==> src/rtl/serial_adder_pkg.sv <==
// Shared types and defaults for the bit-serial adder controller.
// The optional signed-overflow output is selected with SERIAL_ADDER_OVERFLOW_EN.
package serial_adder_pkg;

  // Default operand width in bits.
  localparam int unsigned SERIAL_ADDER_WIDTH_DEF = 8;

  // Controller phases: waiting for operands, adding bits, holding the result.
  typedef enum logic [1:0] {
    IDLE  = 2'd0,
    SHIFT = 2'd1,
    DONE  = 2'd2
  } state_t;

  // Counter width that indexes bit positions 0..width-1.
  function automatic int unsigned cnt_width(input int unsigned width);
    return (width > 1) ? $clog2(width) : 1;
  endfunction

endpackage

==> src/rtl/serial_adder_fa.sv <==
// 1-bit full-adder cell built from gates only.
module serial_adder_fa (
  input  logic a,
  input  logic b,
  input  logic ci,
  output logic s,
  output logic co
);

  logic ab_x;
  logic ab_a;
  logic xc_a;

  // Sum is the three-input parity; carry is the majority.
  assign ab_x = a ^ b;
  assign ab_a = a & b;
  assign xc_a = ab_x & ci;
  assign s    = ab_x ^ ci;
  assign co   = ab_a | xc_a;

endmodule

==> src/rtl/serial_adder_operand_sreg.sv <==
// Operand and sum shift registers for the bit-serial adder.
// Operands shift right (LSB out first); sum bits enter at the MSB end.
module serial_adder_operand_sreg
  import serial_adder_pkg::*;
#(
  parameter int unsigned WIDTH = SERIAL_ADDER_WIDTH_DEF
) (
  input  logic             clk,
  input  logic             rst_n,
  input  logic             load,
  input  logic             shift,
  input  logic [WIDTH-1:0] a,
  input  logic [WIDTH-1:0] b,
  input  logic             sum_bit,
  output logic             a_lsb,
  output logic             b_lsb,
  output logic [WIDTH-1:0] sum
);

  logic [WIDTH-1:0] a_sr;
  logic [WIDTH-1:0] b_sr;
  logic [WIDTH-1:0] sum_sr;

  // Load fresh operands and clear the sum, or advance all three by one bit.
  always_ff @(posedge clk or negedge rst_n) begin
    if (!rst_n) begin
      a_sr   <= '0;
      b_sr   <= '0;
      sum_sr <= '0;
    end else if (load) begin
      a_sr   <= a;
      b_sr   <= b;
      sum_sr <= '0;
    end else if (shift) begin
      a_sr   <= {1'b0, a_sr[WIDTH-1:1]};
      b_sr   <= {1'b0, b_sr[WIDTH-1:1]};
      sum_sr <= {sum_bit, sum_sr[WIDTH-1:1]};
    end
  end

  assign a_lsb = a_sr[0];
  assign b_lsb = b_sr[0];
  assign sum   = sum_sr;

endmodule

==> src/rtl/serial_adder_ctrl.sv <==
// Bit-serial adder controller: accepts a, b, cin, adds one bit per cycle LSB
// first through a single full-adder cell, and presents sum/cout on a
// valid/ready output. Define SERIAL_ADDER_OVERFLOW_EN to add the ovf output.
module serial_adder_ctrl
  import serial_adder_pkg::*;
#(
  parameter int unsigned WIDTH = SERIAL_ADDER_WIDTH_DEF
) (
  input  logic             clk,
  input  logic             rst_n,
  input  logic             in_valid,
  output logic             in_ready,
  input  logic [WIDTH-1:0] a,
  input  logic [WIDTH-1:0] b,
  input  logic             cin,
  output logic             out_valid,
  input  logic             out_ready,
  output logic [WIDTH-1:0] sum,
  output logic             cout,
  output logic             busy
`ifdef SERIAL_ADDER_OVERFLOW_EN
  ,
  output logic             ovf
`endif
);

  localparam int unsigned CNT_W = cnt_width(WIDTH);
  localparam logic [CNT_W-1:0] CNT_LAST = CNT_W'(WIDTH - 1);

  state_t           state;
  state_t           state_next;
  logic [CNT_W-1:0] cnt;
  logic             carry;
  logic             load;
  logic             shift;
  logic             last;
  logic             out_hs;
  logic             a_lsb;
  logic             b_lsb;
  logic             fa_sum;
  logic             fa_carry;

  // State register.
  always_ff @(posedge clk or negedge rst_n) begin
    if (!rst_n) begin
      state <= IDLE;
    end else begin
      state <= state_next;
    end
  end

  // Next-state and control decode; handshake readiness depends on state only.
  always_comb begin
    state_next = state;
    in_ready   = 1'b0;
    busy       = 1'b0;
    load       = 1'b0;
    shift      = 1'b0;
    last       = 1'b0;
    out_hs     = 1'b0;
    unique case (state)
      IDLE: begin
        in_ready = 1'b1;
        if (in_valid) begin
          load       = 1'b1;
          state_next = SHIFT;
        end
      end
      SHIFT: begin
        busy  = 1'b1;
        shift = 1'b1;
        if (cnt == CNT_LAST) begin
          last       = 1'b1;
          state_next = DONE;
        end
      end
      DONE: begin
        busy = 1'b1;
        if (out_ready) begin
          out_hs     = 1'b1;
          state_next = IDLE;
        end
      end
      default: begin
        state_next = IDLE;
      end
    endcase
  end

  // Bit counter and carry flop; the carry holds cout once the add completes.
  always_ff @(posedge clk or negedge rst_n) begin
    if (!rst_n) begin
      cnt   <= '0;
      carry <= 1'b0;
    end else if (load) begin
      cnt   <= '0;
      carry <= cin;
    end else if (shift) begin
      cnt   <= cnt + CNT_W'(1);
      carry <= fa_carry;
    end
  end

  // Result-valid flag: set on the last bit edge, cleared by the output handshake.
  always_ff @(posedge clk or negedge rst_n) begin
    if (!rst_n) begin
      out_valid <= 1'b0;
    end else if (last) begin
      out_valid <= 1'b1;
    end else if (out_hs) begin
      out_valid <= 1'b0;
    end
  end

`ifdef SERIAL_ADDER_OVERFLOW_EN
  // Signed overflow: carry into the MSB differs from carry out of it.
  always_ff @(posedge clk or negedge rst_n) begin
    if (!rst_n) begin
      ovf <= 1'b0;
    end else if (load) begin
      ovf <= 1'b0;
    end else if (last) begin
      ovf <= carry ^ fa_carry;
    end
  end
`endif

  assign cout = carry;

  serial_adder_fa u_fa (
    .a  (a_lsb),
    .b  (b_lsb),
    .ci (carry),
    .s  (fa_sum),
    .co (fa_carry)
  );

  serial_adder_operand_sreg #(
    .WIDTH (WIDTH)
  ) u_sreg (
    .clk     (clk),
    .rst_n   (rst_n),
    .load    (load),
    .shift   (shift),
    .a       (a),
    .b       (b),
    .sum_bit (fa_sum),
    .a_lsb   (a_lsb),
    .b_lsb   (b_lsb),
    .sum     (sum)
  );

endmodule

==> config.mk <==
export PLATFORM = sky130hd
export DESIGN_NAME = serial_adder_ctrl
export DESIGN_NICKNAME = d
export VERILOG_FILES = /design/src/rtl/serial_adder_pkg.sv /design/src/rtl/serial_adder_fa.sv /design/src/rtl/serial_adder_operand_sreg.sv /design/src/rtl/serial_adder_ctrl.sv
export SDC_FILE = /design/constraint.sdc
export NUM_CORES = 1
export LEC_CHECK = 0
export ABC_AREA = 0
export CAP_MARGIN = 40
export CORE_MARGIN = 2
export CORE_UTILIZATION = 45
export DETAILED_ROUTE_END_ITERATION = 10
export PLACE_DENSITY = 0.73
export SLEW_MARGIN = 30
export SYNTH_ARGS = -nofsm -noshare
export SYNTH_HDL_FRONTEND = slang
export SYNTH_SLANG_ARGS = --single-unit
==> constraint.sdc <==
create_clock -name clk -period 2.75 [get_ports clk]
set_input_delay 0.275 -clock clk [delete_from_list [all_inputs] [get_ports clk]]
set_output_delay 0.275 -clock clk [all_outputs]
set_load 0.005 [all_outputs]
# Word level (Yosys, flattened, before mapping)

Cells that the tools add are included.

Bits in registers: 31
Bits of input ports: 21
Memories: 0
Latch bits: 0
Word-level logic and storage cells: 49
Memory bits (writable): 0
ROM bits: 0

Divide/modulo/power cells: 0
$lt $le $gt $ge: 0
Bitwise logic cells: 5
Reductions and logical operators: 5
Multiply operators: 0
Multiplexer cells: 25
$add $sub $neg: 1
Shift operators: 0
Equal/unequal tests: 6

Operator list:

| kind                  | number |
|---|---|
| $mux W8               | 6 |
| $mux W1               | 13 |
| $mux W2               | 3 |
| $mux W3               | 2 |
| $ne A2 B2 Y1 const B  | 3 |
| $pmux W2 S3           | 1 |
| $reduce_bool A2 Y1    | 2 |
| $add A3 B1 Y3 const B | 1 |
| $eq A3 B3 Y1 const B  | 1 |
| $reduce_and A3 Y1     | 1 |
| $and A1 B1 Y1         | 2 |
| $eq A2 B1 Y1 const B  | 1 |
| $eq A2 B2 Y1 const B  | 1 |
| $logic_not A2 Y1      | 1 |
| $reduce_or A2 Y1      | 1 |
| $xor A1 B1 Y1         | 2 |
| $or A1 B1 Y1          | 1 |

# Logic depth before layout (Yosys ltp)

Gate-level depths: netlist of the first run.

Depth in word-level cells: 5
Mapped depth: 7
Depth with buffers taken out: 5

# Modules after synthesis

From an unflattened synthesis of the first run, not the netlist that was laid out.

Cell total of the unflattened synthesis: 131
Area total of the unflattened synthesis: 1490.2 um2

By module, submodules not included:

| module                    | seq. area each (um2) | times used | area an instance (um2) | cells each |
|---|---|---|---|---|
| serial_adder_operand_sreg | 600.6                | 1          | 1074.8                 | 95 |
| serial_adder_ctrl         | 175.2                | 1          | 395.4                  | 35 |
| serial_adder_fa           | 0.0                  | 1          | 20.0                   | 1 |

# Worst setup path after synthesis of the first run

No wires, ideal clock.

Path kind: register to register
Start: register cnt[0]
End: register state[0]
Path buffers: 0
Required time: 2.623 ns
Setup time: 0.127 ns
Cell stages (with the launch flop): 6
Period minus slack after synthesis: 1.544 ns
Setup slack: 1.206 ns
Data arrival time: 1.416 ns
Cell sequence: dfrtp_1 > ha_1 > ha_1 > inv_1 > a222oi_1 > mux2_1

Word-level cells in the longest chain between the ends: 3

Ends and longest elaborated chain:

| element                            | line                    | source |
|---|---|---|
| from (decl)                        | serial_adder_ctrl.sv:32 | `logic [CNT_W-1:0] cnt;` |
| from (signal assigned)             | serial_adder_ctrl.sv:99 | `cnt <= cnt + CNT_W'(1);` |
| $eq A3 B3 Y1                       | serial_adder_ctrl.sv:72 | `if (cnt == CNT_LAST) begin` |
| $ne A2 B2 Y1 (no source line)      | --                      |  |
| $reduce_and A3 Y1 (no source line) | --                      |  |
| to (signal assigned)               | serial_adder_ctrl.sv:48 | `state <= state_next;` |
| to (decl)                          | serial_adder_ctrl.sv:30 | `state_t state;` |

Every way passes these cells.
A chain may end at the register's enable or synchronous reset.

# Worst setup path in the final report of the first run

Start: register state[0]
End: output busy

Word-level cells in the longest chain between the ends: 3
Elaborated cells on any way between the ends: 4
Classes of those cells: eq/ne (2); mux (1); reduce/logical (1)

Ends and longest elaborated chain:

| element                                             | line                    | source |
|---|---|---|
| $eq A2 B2 Y1 / $eq A2 B1 Y1 (equally long branches) | serial_adder_ctrl.sv:61 | `unique case (state)` |
| $reduce_or A2 Y1 (no source line) (*)               | --                      |  |
| $mux W1 (*)                                         | serial_adder_ctrl.sv:61 |  |
| to (decl)                                           | serial_adder_ctrl.sv:20 | `output logic busy` |

Mark *: on every way between the ends. The rest lies on a longest branch, timed or not.

==> results of run 1 <==
[state kept, by name, summed over array words and instances (netlist names)]
name         flops
cnt              3
cout             1
state            2
out_valid        1
u_sreg.b_sr      8
u_sreg.a_sr      8
u_sreg.sum       8
[Yosys cell counts]
cell | instances | area [um^2]
sky130_fd_sc_hd__o21ai_0 | 13 | 65.1
sky130_fd_sc_hd__buf_4 | 2 | 15.0
sky130_fd_sc_hd__buf_2 | 4 | 20.0
sky130_fd_sc_hd__nor2_1 | 11 | 41.3
sky130_fd_sc_hd__clkbuf_1 | 2 | 7.51
sky130_fd_sc_hd__nand2b_1 | 2 | 12.5
sky130_fd_sc_hd__inv_1 | 5 | 18.8
sky130_fd_sc_hd__dfrtp_1 | 31 | 776
sky130_fd_sc_hd__fa_1 | 1 | 20.0
sky130_fd_sc_hd__o21ai_1 | 4 | 20.0
sky130_fd_sc_hd__and2_1 | 1 | 6.26
sky130_fd_sc_hd__a22o_2 | 1 | 10.0
sky130_fd_sc_hd__mux2i_1 | 25 | 250
sky130_fd_sc_hd__ha_1 | 6 | 75.1
sky130_fd_sc_hd__mux2_1 | 2 | 22.5
sky130_fd_sc_hd__xnor2_1 | 1 | 8.76
sky130_fd_sc_hd__nand2_1 | 18 | 67.6
sky130_fd_sc_hd__a222oi_1 | 1 | 10.0
[worst max-delay path: stages (launching register included)]
cell                              delay, ns
sky130_fd_sc_hd__dfrtp_1               0.42
sky130_fd_sc_hd__inv_1                 0.09
sky130_fd_sc_hd__ha_1                  0.28
sky130_fd_sc_hd__clkdlybuf4s50_1       0.49
[area by class of cell]
type / count / area share, %
clock inverter: 3 / 0.809
multi-input combinational: 86 / 33.0
tap: 44 / 2.96
inverter: 5 / 1.01
clock buffer: 5 / 2.02
sequential: 31 / 41.8
timing repair buffer: 35 / 18.5
[routing by layer]
layer,wire length (um),track usage [%],up-vias,share of wire [%]
met5,0,0,-,0
met1,1110,20.7,463,43
met2,1250,26.1,26,49
met4,34,6.52,0,1.3
li1,-,-,503,-
met3,165,7.04,5,6.5
[per-stage QoR]
| stage | cell area, um^2 | hold slack, ns | worst slack (ns) |
|---|---|---|---|
| 2_1_floorplan | 1450 | -0.0206 | 1.21 |
| 3_3_place_gp | 1800 | 0.486 | 1.12 |
| 3_5_place_dp | 1800 | 0.487 | 0.999 |
| 4_1_cts | 1860 | 0.326 | 0.842 |
| 5_1_grt | 1860 | 0.351 | 0.788 |
| 6_report | 1860 | 0.327 | 0.864 |
[cells by family (layout without fill, tap and decap cells)]
kind of cell / after synthesis / in the layout / synth area share, %
compound gates: 19 / 19 / 7.27
xor+xnor: 1 / 1 / 0.606
fa+ha+maj: 7 / 7 / 6.57
buf+inv: 13 / 48 / 4.24
flops: 31 / 31 / 53.6
mux: 27 / 27 / 18.9
simple gates: 32 / 32 / 8.82
[power breakdown]
| group | internal (mW) | leakage, nW | switching [mW] |
|---|---|---|---|
| Sequential | 0.651 | 0.399 | 0.129 |
| Clock | 0.0948 | 0.0347 | 0.155 |
| Combinational | 0.437 | 0.406 | 0.382 |
| Total | 1.18 | 0.840 | 0.666 |
[worst paths after layout]
| check | startpoint | slack [ns] | end | depth (start not counted) |
|---|---|---|---|---|
| max | state[0] | 0.86 | busy | 3 |
| min | rst_n | 0.33 | out_valid | 2 |
| max reg2reg | cnt[0] | 1.02 | state[1] | 5 |
| min reg2reg | out_valid | 0.51 | out_valid | 1 |
| max in group asynchronous | rst_n | 2.13 | u_sreg.a_sr[5] | 2 |
| min in group clk | b[5] | 0.48 | u_sreg.b_sr[5] | 3 |
==> results.md, run 1 <==
- Final critical delay including setup and external delays: 1.89 ns
- Number of clock sinks: 31
- All-Layer GR Usage: 16.7%
- Post-detailed-route DRC marker count: 0
- X dimension of the die: 60.7 um
- # diodes: 0
- Worst setup skew after layout: 0.00425 ns
- Total via count in the routed design: 997
- Average via count per standard cell: 4.77
- Number of antenna violations at the first check in global routing: 0
- 1st-iter DRT viols: 38
- Kind of capture point of the worst setup path: output port
- Final Non-Filler Cells: 209
- Number of fillers in the final layout: 283
- CTS root buffer: sky130_fd_sc_hd__clkbuf_4
- Number of nets in the final layout: 192
- Final TNS setup: 0 ns
- Area of the mapped netlist: 0.00145 mm^2
- Congestion Overflow GR: 0
- Post-CTS Hold Buffers: 0
- Worst skew pair latency: 0.33 ns
- Leakage power: 0.840 nW
- Reg area: 776 um^2
- Power consumption: 1.85 mW
- Distinct cell type count after synthesis: 18
- Number of top-level pins: 33
- Num CTS Buffers: 5
- Post-cts resize count: 0
- Clock slew seen by the registers of the worst setup and hold paths: 0.10 ns
- Hold violation total from the final report: 0
- Multi-input gate area in the final layout: 612 um^2
- Synthesized flop and latch total: 31
- Height of the die: 60.7 um
- TritonCTS clock tree: yes
- Number of setup buffers added after CTS: 0
- Share of the yosys chip area belonging to registers: 53.6%
- Initial Utilization: 47.4%
- Routability congestion estimate: 0.710
- Measured slew at the worst slew-check pin: 0.465 ns
- Proportion of layout cells with a drive suffix above 1: 7.88%
- Remaining number of nets flagged by the antenna check after routing: 0
- Final design utilization: 60.8%
- Synth warnings: 0
- Setup repair after global routing missed its margin: no
- Max-slew headroom at the worst pin: 69.0%
- Instance count after placement with tap cells included: 201
- DPL Wire Length: 1.73 mm
- Crit path DAT: 1.61 ns
- Vias in the first global route: 978
- Most frequent standard cell in the layout excluding fill and tap cells: sky130_fd_sc_hd__clkdlybuf4s50_1
- Pin count of the biggest net entering global routing: 46
- HP Class: in2async
- Critical path peak fanout: 4
- Number of levels in the clock H-tree: 2
- Worst Path Class, Setup: reg2out
- Area of the die: 0.00368 mm^2
- First-pass GRT wire length: 4.42 mm
- Period Utilization, post-route: 68.6%
- Final wirelength: 2.55 mm
- Maximum Capacitance Violations: 0
- Final setup fails: 0
- PortBufs: 32
- # rows: 20
- Max IR drop VDD: 391 uV
- Element type at the critical path start: register
- Required time of the worst setup path: 2.48 ns
- Area inside the core boundary: 0.00305 mm^2
- Final-report max-slew violation count: 0
- Gate count after technology mapping: 130
- Syn-to-layout area delta: 28.4%
- PD cells: 995 mW/mm^2
- Number of buffers on the longest clock path: 2
- Final routed wire length divided by cell count: 12.2 um
- Number of nets produced by synthesis: 158
- Mean Syn Cell Area: 11.1 um^2
- Commonest cells after routing, fill and taps aside: sky130_fd_sc_hd__clkdlybuf4s50_1 (32), sky130_fd_sc_hd__dfrtp_1 (31), sky130_fd_sc_hd__mux2i_1 (25)
- Status: finished, final reports clean
- Number of iterations in the first detailed-routing pass: 4
- Max frequency: 530 MHz
Note: power is estimated with default switching activity, not from simulation.
==> inputs of run 2 (changes only) <==
==> constraint.sdc (replaced) <==
create_clock -name clk -period 2 [get_ports clk]
set_input_delay 0.2 -clock clk [delete_from_list [all_inputs] [get_ports clk]]
set_output_delay 0.2 -clock clk [all_outputs]
set_load 0.005 [all_outputs]
==> run 2 against run 1 <==
  * Clock power increased by 24%
  * Sequential share of layout area up 0.085 points
  * Utilization is 0.12 points lower
  * Clock skew is 0.0076 ns higher
  * Critical path depth unchanged
  * Register-to-register slack got worse by 0.72 ns
  * Worst setup slack worse by 0.65 ns
  * First-iteration DRC count grew 89%
  * Routed wire length is 0.24% lower
  * Global-route usage down 0.58 points
  * Critical path type unchanged
  * Largest power group unchanged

**EXERCISE OBJECTIVE:** Nothing outside this range should appear: the lines from the start of the listing through the line with "bit positions 0..width-1.", each reproduced exactly, both ends included.

**EXERCISE OUTPUT:**
==> src/rtl/serial_adder_pkg.sv <==
// Shared types and defaults for the bit-serial adder controller.
// The optional signed-overflow output is selected with SERIAL_ADDER_OVERFLOW_EN.
package serial_adder_pkg;

  // Default operand width in bits.
  localparam int unsigned SERIAL_ADDER_WIDTH_DEF = 8;

  // Controller phases: waiting for operands, adding bits, holding the result.
  typedef enum logic [1:0] {
    IDLE  = 2'd0,
    SHIFT = 2'd1,
    DONE  = 2'd2
  } state_t;

  // Counter width that indexes bit positions 0..width-1.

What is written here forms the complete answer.